Note:
Quite similar to my previously posted question. This time however, the graph is undirected.
Given
- An undirected graph $G$ with no multiple-edges or loops,
- A source vertex $s$,
- A target vertex $t$,
- Maximal path length $l$,
I am looking for $G'$ - A subgraph of $G$ that contains any vertex and any edge in $G$ (and only those), that are part of at least one simple path from $s$ to $t$ with length $\leq l$.
Note that I don't need to enumerate the paths.
Finding the nodes of $G'$ is fast:
- Generate $G_1$:
(a) Any vertex that its distance from s is up to $\lceil \frac{l}{2}\rceil$, and any edge along a path from $s$ to this vertex.
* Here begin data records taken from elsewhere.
## src/hdl/eip_pkg.sv

```systemverilog
// Notes on behaviour
// low three select bits pick nesting source
// select bit 3 is master enable
// store writes select; instructions change enable
// software clears enable before changing select
// writing 1011 selects ext_irq_b, enables
// reset clears priority select to zero
// filter drops pulses under two samples
// filter passes pulses over two samples
// mode bit 3 picks CPU or osc/64
// mode bits 1:0 pick edge; 11 none
// mode bit 2 bypasses filter, allows wake
// reset clears ext0 mode register
// port read sees filtered ext_irq_a
// rejection width two samples of source
// ext_irq_b rising/falling by own register
// ext_irq_c detects both edges
// request and enable raise vector, wake
// mode write may raise spurious edge
// select codes follow vector table order
package eip_pkg;

  // Register addresses in data memory
  localparam logic [11:0] ADDR_EXT0_MODE = 12'hfb4;
  localparam logic [11:0] ADDR_EXT1_MODE = 12'hfb5;
  localparam logic [11:0] ADDR_PRIO_SEL = 12'hfb2;

  // Field positions
  localparam int MASTER_EN_BIT = 3;
  localparam int M0_BYPASS_BIT = 2;
  localparam int M0_CLK_BIT = 3;
  localparam int M1_FALL_BIT = 0;

  // Edge select codes of ext0_edge_mode
  localparam logic [1:0] EDGE_RISE = 2'h0;
  localparam logic [1:0] EDGE_FALL = 2'h1;
  localparam logic [1:0] EDGE_BOTH = 2'h2;
  localparam logic [1:0] EDGE_NONE = 2'h3;

  // Vector numbering; select code n names vector bit n-1 (pend[code - 1])
  localparam int NUM_VEC = 6;
  localparam logic [2:0] CODE_FIRST_VEC = 3'h1;
  localparam logic [2:0] CODE_LAST_VEC = 3'h6;

  // Oscillator divider for the slow sampling clock
  localparam int OSC_DIV = 64;
  localparam logic [5:0] DIV_LAST = 6'(OSC_DIV - 1);

  localparam int NUM_PINS = 3;

  typedef struct packed {
    logic [3:0] prio;
    logic [3:0] m0;
    logic [3:0] m1;
  } eip_regs_s;

  localparam eip_regs_s REGS_RST = '{
    prio: 4'h0, m0: 4'h0, m1: 4'h0};

  typedef struct packed {
    logic wr;
    logic [11:0] addr;
    logic [3:0] wdata;
  } eip_mem_s;

endpackage

```

## src/hdl/eip_noise_filter.sv

```systemverilog
`timescale 1ns/1ps
module eip_noise_filter (
  // Clock and reset
  input wire logic clk,
  input wire logic rst_n,
  // Sampling
  input wire logic sample_en,
  input wire logic din,
  // Filtered level
  output logic dout
);

  typedef struct packed {
    logic smp;
    logic out;
  } eip_flt_s;

  eip_flt_s s;
  eip_flt_s next_s;

  // Output follows only when two successive samples agree
  always_comb begin
    next_s = s;
    if (sample_en) begin
      next_s.smp = din;
      if (din == s.smp) begin
        next_s.out = din;
      end
    end
  end

  always_ff @(posedge clk or negedge rst_n) begin
    if (!rst_n) begin
      s <= '0;
    end else begin
      s <= next_s;
    end
  end

  assign dout = s.out;

  a_flt_hold: assert property (@(posedge clk)
    disable iff (!rst_n)
    !$stable(dout) |-> $past(sample_en))
    else $error("filter output moved without a sample");

  a_flt_pass: assert property (@(posedge clk)
    disable iff (!rst_n)
    sample_en && din == s.smp |=> dout == $past(din))
    else $error("two agreeing samples did not pass");

endmodule

```

## src/hdl/eip_ext_irq.sv

```systemverilog
`timescale 1ns/1ps
module eip_ext_irq (
  // Clock and reset
  input wire logic clk,
  input wire logic rst_n,
  // CPU data memory port
  input wire eip_pkg::eip_mem_s mem,
  output logic [3:0] mem_rdata,
  // Interrupt control instructions, one-cycle pulses
  input wire logic global_enable_instr,
  input wire logic global_disable_instr,
  // CPU machine-cycle enable and standby state
  input wire logic cpu_cycle_tick,
  input wire logic standby,
  // External interrupt pins
  input wire logic ext_irq_a,
  input wire logic ext_irq_b,
  input wire logic ext_irq_c,
  // Request and enable flags, one per vector
  input wire logic [5:0] vec_req_flag,
  input wire logic [5:0] vec_en_flag,
  // Edge events toward the request flags
  output logic ext_a_edge,
  output logic ext_b_edge,
  output logic ext_c_edge,
  // Filtered ext_irq_a level for port reads
  output logic port_a_level,
  // Priority state
  output logic master_irq_enable,
  output logic [2:0] prio_code,
  // Vectored requests
  output logic [5:0] vec_irq,
  output logic high_prio_irq,
  output logic standby_release
);

  typedef struct packed {
    eip_pkg::eip_regs_s regs;
    logic [2:0] sync1;
    logic [2:0] sync2;
    logic [2:0] sync3;
    logic [2:0] lvl;
    logic prev_a;
    logic prev_b;
    logic prev_c;
    logic [5:0] div_cnt;
    logic edge_a;
    logic edge_b;
    logic edge_c;
    logic port_a;
    logic [5:0] vec;
    logic hi;
    logic wake;
    logic [3:0] rdata;
  } eip_top_s;

  eip_top_s s;
  eip_top_s next_s;

  logic osc_tick;
  logic sample_en;
  logic filt_a;
  logic src_a;
  logic src_b;
  logic rise_a;
  logic fall_a;
  logic det_a;
  logic det_b;
  logic [5:0] pend;
  logic next_master_en;
  logic [2:0] code;

  // Slow sampling rate: oscillator taken as clk, divided
  assign osc_tick = (s.div_cnt == eip_pkg::DIV_LAST);

  // No sampling clock in standby, whether bypassed or not
  assign sample_en = !standby &&
    (s.regs.m0[eip_pkg::M0_CLK_BIT] ? osc_tick
                                    : cpu_cycle_tick);

  // Filter sits in the path even in port mode
  eip_noise_filter u_filter (
    .clk(clk),
    .rst_n(rst_n),
    .sample_en(sample_en),
    .din(s.lvl[0]),
    .dout(filt_a)
  );

  // Bypass takes the synchronised pin, so edges still
  // arrive while the sampling clock is stopped
  assign src_a = s.regs.m0[eip_pkg::M0_BYPASS_BIT] ?
    s.lvl[0] : filt_a;
  assign src_b = s.lvl[1];

  assign rise_a = src_a && !s.prev_a;
  assign fall_a = !src_a && s.prev_a;

  always_comb begin
    case (s.regs.m0[1:0])
      eip_pkg::EDGE_RISE: det_a = rise_a;
      eip_pkg::EDGE_FALL: det_a = fall_a;
      eip_pkg::EDGE_BOTH: det_a = rise_a || fall_a;
      eip_pkg::EDGE_NONE: det_a = 1'b0;
      default: det_a = 1'b0;
    endcase
  end

  assign det_b = s.regs.m1[eip_pkg::M1_FALL_BIT] ?
    (!src_b && s.prev_b) : (src_b && !s.prev_b);

  // Disable wins when both instructions arrive together
  always_comb begin
    next_master_en = s.regs.prio[eip_pkg::MASTER_EN_BIT];
    if (mem.wr && mem.addr == eip_pkg::ADDR_PRIO_SEL) begin
      next_master_en = mem.wdata[eip_pkg::MASTER_EN_BIT];
    end
    if (global_enable_instr) begin
      next_master_en = 1'b1;
    end
    if (global_disable_instr) begin
      next_master_en = 1'b0;
    end
  end

  assign pend = vec_req_flag & vec_en_flag;
  assign code = s.regs.prio[2:0];

  always_comb begin
    next_s = s;

    // Three-stage pin synchroniser
    next_s.sync1 = {ext_irq_c, ext_irq_b, ext_irq_a};
    next_s.sync2 = s.sync1;
    next_s.sync3 = s.sync2;
    for (int i = 0; i < eip_pkg::NUM_PINS; i++) begin
      if (s.sync2[i] == s.sync3[i]) begin
        next_s.lvl[i] = s.sync3[i];
      end
    end

    next_s.div_cnt = (s.div_cnt == eip_pkg::DIV_LAST) ?
      6'h00 : s.div_cnt + 6'h01;

    next_s.prev_a = src_a;
    next_s.prev_b = src_b;
    next_s.prev_c = s.lvl[2];
    next_s.edge_a = det_a;
    next_s.edge_b = det_b;
    next_s.edge_c = s.lvl[2] ^ s.prev_c;
    next_s.port_a = filt_a;

    // A new edge select acts at once, so the old and new
    // decoding may see a false edge; software clears it
    if (mem.wr) begin
      case (mem.addr)
        eip_pkg::ADDR_EXT0_MODE: begin
          next_s.regs.m0 = mem.wdata;
        end
        eip_pkg::ADDR_EXT1_MODE: begin
          next_s.regs.m1 = mem.wdata;
        end
        eip_pkg::ADDR_PRIO_SEL: begin
          next_s.regs.prio[2:0] = mem.wdata[2:0];
        end
        default: begin
        end
      endcase
    end
    next_s.regs.prio[eip_pkg::MASTER_EN_BIT] = next_master_en;

    // Master enable gates requests; wake does not wait on it
    next_s.vec = next_master_en ? pend : 6'h00;
    next_s.wake = |pend;

    // Codes 1..6 name vectors in table order
    next_s.hi = 1'b0;
    if (code >= eip_pkg::CODE_FIRST_VEC &&
        code <= eip_pkg::CODE_LAST_VEC) begin
      next_s.hi = next_master_en &&
        pend[code - eip_pkg::CODE_FIRST_VEC];
    end

    case (mem.addr)
      eip_pkg::ADDR_EXT0_MODE: next_s.rdata = s.regs.m0;
      eip_pkg::ADDR_EXT1_MODE: next_s.rdata = s.regs.m1;
      eip_pkg::ADDR_PRIO_SEL: next_s.rdata = s.regs.prio;
      default: next_s.rdata = 4'h0;
    endcase
  end

  always_ff @(posedge clk or negedge rst_n) begin
    if (!rst_n) begin
      s <= '0;
      s.regs <= eip_pkg::REGS_RST;
    end else begin
      s <= next_s;
    end
  end

  assign mem_rdata = s.rdata;
  assign ext_a_edge = s.edge_a;
  assign ext_b_edge = s.edge_b;
  assign ext_c_edge = s.edge_c;
  assign port_a_level = s.port_a;
  assign master_irq_enable = s.regs.prio[eip_pkg::MASTER_EN_BIT];
  assign prio_code = s.regs.prio[2:0];
  assign vec_irq = s.vec;
  assign high_prio_irq = s.hi;
  assign standby_release = s.wake;

  a_enable_sets: assert property (@(posedge clk)
    disable iff (!rst_n)
    global_enable_instr && !global_disable_instr
    |=> master_irq_enable)
    else $error("enable instruction did not set enable");

  a_disable_blocks: assert property (@(posedge clk)
    disable iff (!rst_n)
    global_disable_instr |=> !master_irq_enable &&
    vec_irq == 6'h00 && !high_prio_irq)
    else $error("disable instruction left requests open");

  a_store_1011: assert property (@(posedge clk)
    disable iff (!rst_n)
    mem.wr && mem.addr == eip_pkg::ADDR_PRIO_SEL &&
    mem.wdata == 4'hb && !global_enable_instr &&
    !global_disable_instr
    |=> master_irq_enable && prio_code == 3'h3)
    else $error("store of 1011 not taken");

  a_sel_store: assert property (@(posedge clk)
    disable iff (!rst_n)
    mem.wr && mem.addr == eip_pkg::ADDR_PRIO_SEL
    |=> prio_code == $past(mem.wdata[2:0]))
    else $error("store did not write the select code");

  a_enable_hold: assert property (@(posedge clk)
    disable iff (!rst_n)
    !global_enable_instr && !global_disable_instr &&
    !(mem.wr && mem.addr == eip_pkg::ADDR_PRIO_SEL)
    |=> $stable(master_irq_enable))
    else $error("master enable moved with no instruction");

  a_mode0_store: assert property (@(posedge clk)
    disable iff (!rst_n)
    mem.wr && mem.addr == eip_pkg::ADDR_EXT0_MODE
    |=> s.regs.m0 == $past(mem.wdata))
    else $error("ext0 mode store not taken");

  a_mode1_store: assert property (@(posedge clk)
    disable iff (!rst_n)
    mem.wr && mem.addr == eip_pkg::ADDR_EXT1_MODE
    |=> s.regs.m1 == $past(mem.wdata))
    else $error("ext1 mode store not taken");

  a_code_none: assert property (@(posedge clk)
    disable iff (!rst_n)
    s.regs.m0[1:0] == eip_pkg::EDGE_NONE |=> !ext_a_edge)
    else $error("edge reported with edge select 11");

  a_a_rise: assert property (@(posedge clk)
    disable iff (!rst_n)
    s.regs.m0[1:0] == eip_pkg::EDGE_RISE && rise_a |=> ext_a_edge)
    else $error("ext_irq_a rising edge missed");

  a_a_fall: assert property (@(posedge clk)
    disable iff (!rst_n)
    s.regs.m0[1:0] == eip_pkg::EDGE_FALL && fall_a |=> ext_a_edge)
    else $error("ext_irq_a falling edge missed");

  a_a_both: assert property (@(posedge clk)
    disable iff (!rst_n)
    s.regs.m0[1:0] == eip_pkg::EDGE_BOTH && (rise_a || fall_a)
    |=> ext_a_edge)
    else $error("ext_irq_a edge missed in both-edge mode");

  a_bypass_path: assert property (@(posedge clk)
    disable iff (!rst_n)
    s.regs.m0[eip_pkg::M0_BYPASS_BIT] && s.lvl[0] != s.prev_a &&
    s.regs.m0[1:0] == eip_pkg::EDGE_BOTH |=> ext_a_edge)
    else $error("bypassed pin change gave no edge");

  a_c_both: assert property (@(posedge clk)
    disable iff (!rst_n)
    !$stable(s.lvl[2]) |=> ext_c_edge)
    else $error("ext_irq_c change missed");

  a_c_quiet: assert property (@(posedge clk)
    disable iff (!rst_n)
    $stable(s.lvl[2]) |=> !ext_c_edge)
    else $error("ext_irq_c edge without a change");

  a_b_edge: assert property (@(posedge clk)
    disable iff (!rst_n)
    s.regs.m1[eip_pkg::M1_FALL_BIT] && s.prev_b && !src_b
    |=> ext_b_edge)
    else $error("ext_irq_b falling edge missed");

  a_b_rise: assert property (@(posedge clk)
    disable iff (!rst_n)
    !s.regs.m1[eip_pkg::M1_FALL_BIT] && !s.prev_b && src_b
    |=> ext_b_edge)
    else $error("ext_irq_b rising edge missed");

  a_port_filt: assert property (@(posedge clk)
    disable iff (!rst_n)
    ##1 port_a_level == $past(filt_a))
    else $error("port level not the filtered level");

  a_wake_vec: assert property (@(posedge clk)
    disable iff (!rst_n)
    pend != 6'h00 |=> standby_release)
    else $error("pending request did not release standby");

  a_wake_idle: assert property (@(posedge clk)
    disable iff (!rst_n)
    pend == 6'h00 |=> !standby_release)
    else $error("standby released with nothing pending");

  a_vec_gate: assert property (@(posedge clk)
    disable iff (!rst_n)
    ##1 vec_irq == (master_irq_enable ? $past(pend) : 6'h00))
    else $error("vector requests not gated by master enable");

  a_hi_prio: assert property (@(posedge clk)
    disable iff (!rst_n)
    high_prio_irq |-> master_irq_enable &&
    $past(prio_code) >= eip_pkg::CODE_FIRST_VEC &&
    $past(prio_code) <= eip_pkg::CODE_LAST_VEC)
    else $error("high priority request with no valid code");

  a_hi_grant: assert property (@(posedge clk)
    disable iff (!rst_n)
    next_master_en && code == eip_pkg::CODE_LAST_VEC &&
    pend[eip_pkg::NUM_VEC - 1] |=> high_prio_irq)
    else $error("selected source pending without high priority");

  a_hi_none: assert property (@(posedge clk)
    disable iff (!rst_n)
    code < eip_pkg::CODE_FIRST_VEC || code > eip_pkg::CODE_LAST_VEC
    |=> !high_prio_irq)
    else $error("high priority request with an unused code");

  a_stby_freeze: assert property (@(posedge clk)
    disable iff (!rst_n)
    standby |=> $stable(filt_a))
    else $error("filter sampled during standby");

  a_div_wrap: assert property (@(posedge clk)
    disable iff (!rst_n)
    s.div_cnt == eip_pkg::DIV_LAST |=> s.div_cnt == 6'h00)
    else $error("slow sampling divider did not wrap");

endmodule

```

## config.mk

```make
export PLATFORM = sky130hd
export DESIGN_NAME = eip_ext_irq
export DESIGN_NICKNAME = d
export VERILOG_FILES = /design/src/hdl/eip_pkg.sv /design/src/hdl/eip_noise_filter.sv /design/src/hdl/eip_ext_irq.sv
export SDC_FILE = /design/constraint.sdc
export NUM_CORES = 1
export LEC_CHECK = 0
export BUFFER_PORTS_ARGS = -buffer_cell sky130_fd_sc_hd__clkbuf_2
export CAP_MARGIN = 20
export CORE_UTILIZATION = 49
export CTS_BUF_LIST = sky130_fd_sc_hd__clkbuf_4 sky130_fd_sc_hd__clkbuf_8
export CTS_CLUSTER_DIAMETER = 60
export CTS_CLUSTER_SIZE = 8
export DETAILED_ROUTE_END_ITERATION = 8
export GPL_ROUTABILITY_DRIVEN = 0
export MAX_ROUTING_LAYER = met4
export PLACE_DENSITY = 0.77
export RECOVER_POWER = 100
export SKIP_CTS_REPAIR_TIMING = 1
export SYNTH_ARGS = -nofsm -noshare
export SYNTH_HDL_FRONTEND = slang
export SYNTH_SLANG_ARGS = --single-unit
```

## constraint.sdc

```tcl
create_clock -name clk -period 1.55 [get_ports clk]
set_input_delay 0.31 -clock clk [delete_from_list [all_inputs] [get_ports clk]]
set_output_delay 0.31 -clock clk [all_outputs]
set_load 0.1 [all_outputs]
```

==> qor.yml, run 1 <==
final-setup-viol-count: 0
fp.dieArea_mm2: 0.004998
worstHoldPathType: "in2reg"
min_period_ns: 1.511
power.static_leakage_uw: 0.001344
final_hold_viol_count: 0
synth-seq-area-share: 0.5519
critPathRequiredTime_ns: 1.76
actual_transition_at_the_worst_max_transition_pin_ns: 0.6672
ys.warnings.count: 0
worst_setup_path_start_kind: "flip-flop"
grt_pass1_vias: 1468
placeableCoreArea_mm2: 0.004444
crit_path_max_fanout: 3
start_util: 0.5203
ctsRootBufferMaster: "clkbuf_8"
tritoncts.num_buffers: 5
ys_async_sr_fraction: 1.000
whs_endpoint: "next_s[31]"
cp_data_arrival_time_ns: 1.72
timing.rr.end: "high_prio_irq"
met1Wirelength_um: 1698
chip_width_um: 70.70
cts_num_sinks: 51
detailroute.via_count: 1545
netlist-cell-type-count: 41
dr.first_iter.drc_count: 63
fp-row-count: 24
drt_first_pass_iters: 6
first_pass_grt_wire_length_um: 6555
synthFlopType: "dfrtp_1"
place.port_buffers: 57
boundaryPins: 58
cp-end-kind: "flip-flop"
whs_path_depth: 1
maxClockFrequency_ghz: 0.6617
worstSkewPairLatency_ns: 0.30
antenna_found_initial: 0
synth.top_cell.area_share: 0.5519
timing_worst_setup_path_type: "reg2reg"
worstRegToRegCells: 7
fillCellCount: 354
placed_cell_area_mm2: 0.002686
final_max_slew_viol_count: 0
routed.top_layer: "met4"
power_density_mw_per_mm2: 941.7
synthTopCellsByCount: "dfrtp_1 (51), nand2_1 (16), o21ai_0 (14), buf_4 (13), inv_1 (7)"
synthDominantAreaCellType: "dfrtp_1"
synth_area_per_cell_um2: 12.77
layout.nets: 289
finalNonFillerCells: 298
slew_headroom: 0.5552
cts_tree: "done"
htree_num_levels: 2
max_cap_violations: 0
gr-total-overflow: 0
route.detailed.drc: 14
grt_setup_unrepaired: "true"
largest_net_degree_at_the_start_of_global_routing: 52
clkSlewWorstSetupHoldPaths_ns: 0.10
antenna_cells: 0
post-route-period-util: 0.9749
violations: "DRC"
synthesis.nets: 225
seq_cells_post_synth: 51
finalClockSkew_ns: 0.008665
synth-edff-count: 0
placed_cells_incl_taps: 287
grt_util_all_layers: 0.1722
rr_startpoint: "prio_code[0]"
max-vdd-ir-drop_v: 0.0006996
outcome: "finished with violations"
ys_top_cells_by_area: "dfrtp_1 (55%), buf_4 (4.2%), ha_1 (3.2%), o21ai_0 (3.0%), mux2_1 (2.9%)"
route.met2.wl_um: 2068
min-delay-start: "ext_irq_a"
synth.most_common_cell: "dfrtp_1"
ratio_of_routed_vias_to_standard_cells: 5.185
mappedNetlistArea_mm2: 0.002312
maximum_buffer_depth_of_the_clock_tree: 2
routed_wl_um: 3982
post_drt_wl_per_cell_um: 13.36
dr_wl_met3_um: 180
syn2layout_area_growth_pct: 20.51
dp_hpwl_um: 2903
post_synth_inst_count: 181
die_h_um: 70.70
design_area_mm2: 0.002786
r2r_setup_slack_ns: 0.04
postRouteAntennaNets: 0
layout_cells_sized_above_1: 0.4268
fin_worst_hold_slack_ns: 0.1077
==> through the flow <==
| step | util | setup WS [ns] | total power, uW | TNS [ns] |
|---|---|---|---|---|
| after floorplan | - | -0.04761 | 1750 | -0.04761 |
| after global placement | 0.6044 | -0.07779 | 1886 | -0.1088 |
| after CTS | 0.6250 | 0.04773 | 2654 | 0 |
| after global routing | 0.6270 | -0.01464 | 2738 | -0.01464 |
| final | 0.6270 | 0.03883 | 2624 | 0 |
| after detailed placement | 0.6044 | -0.1073 | 1895 | -0.3888 |
==> power by group <==
part | switching [uW] | internal [uW]
Combinational | 316 | 117
Clock | 443 | 324
Sequential | 31.4 | 1390
Total | 791 | 1830
==> critical path: stages, from the launching register on <==
cell and delay [ns]:
dfrtp_1 0.41, inv_2 0.10, buf_6 0.11, ha_1 0.13, nor2b_1 0.05, o21ba_2 0.21
a2bb2oi_2 0.15, nor4b_2 0.27
==> worst max path at each step <==
stage	start	endpoint	slack, ns	cells after the start
detailed placement	mem[9]	high_prio_irq	-0.11	5
global route	prio_code[1]	high_prio_irq	-0.01	5
finish	prio_code[0]	high_prio_irq	0.04	7
floorplan	mem[4]	high_prio_irq	-0.05	5
CTS	prio_code[1]	high_prio_irq	0.05	5
global placement	mem[9]	high_prio_irq	-0.08	5
==> flip-flops by register name, summed over array words and instances (netlist names) <==
signal and cells:
u_filter.dout 1, s 21, port_a_level 1, high_prio_irq 1, standby_release 1, prio_code 3
ext_b_edge 1, ext_a_edge 1, mem_rdata 4, next_s 8, master_irq_enable 1, vec_irq 6
ext_c_edge 1, u_filter.s 1
==> cell families after synthesis <==
kind of cell | Yosys count | share of synthesized area
buffers and inverters | 22 | 0.06006
adder cells (fa/ha/maj) | 9 | 0.04545
XOR/XNOR | 4 | 0.01515
AND/OR/NAND/NOR | 56 | 0.1840
multiplexers | 17 | 0.08603
flip-flops | 51 | 0.5519
AO/OA/AOI/OAI | 22 | 0.05736
==> cell usage in the layout, fill, tap and decap left out, types with 3 or more instances in the layout <==
master	instances
clkbuf_4	3
nor2_1	6
buf_4	9
clkbuf_8	5
nand2b_1	4
ha_1	5
buf_6	3
nor3_2	6
xor2_1	3
clkbuf_2	54
o21ai_0	14
nand2_1	16
nand3_1	6
dfrtp_1	50
mux2_2	3
mux2i_1	6
maj3_1	3
inv_1	5
mux2_1	6
==> area by class of cell <==
cell class | count | area (um2) | share of cell area
inverter | 7 | 26.28 | 0.009430
clock inverter | 3 | 22.52 | 0.008083
sequential | 51 | 1277 | 0.4585
tap | 52 | 65.06 | 0.02335
multi-input combinational | 108 | 898.4 | 0.3224
clock buffer | 5 | 68.82 | 0.02470
timing repair buffer | 72 | 427.9 | 0.1536
==> routing by layer <==
layer	track usage	vias to the layer above
li1	-	745
met1	0.2144	756
met2	0.2778	40
met3	0.03704	4
met4	0.06444	0
met5	-	-
Note: power is estimated with default switching activity, not from simulation.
(b) Any vertex that its distance from t is up to $\lfloor \frac{l}{2}\rfloor$, and any edge along a path from $t$ to this vertex.
- Add an edge between $s$ and $t$ (if such edge doesn't exist)
- Construct $G'$: Find the biconnected component in $G_1$ that contains $s$ and $t$ (linear-time, DFS-based). (see here)
All $G'$ nodes are on at least one simple $s$-$t$ path with length $\leq l$, but not necessarily all of its edges are.
- For each edge $uv$ in $G'$ check if it is on a simple path with length $\leq l$: that is, if $d(s,u)+1+d(v,t) \leq l$ or $d(s,v)+1+d(u,t) \leq l$, where $d(x,y)$ are shortest path distance between $x$ and $y$.
This last step is expensive $O(V^3)$ (Moreover, I'm not convinced that it won't find non-simple paths). I wonder if there is a better solution.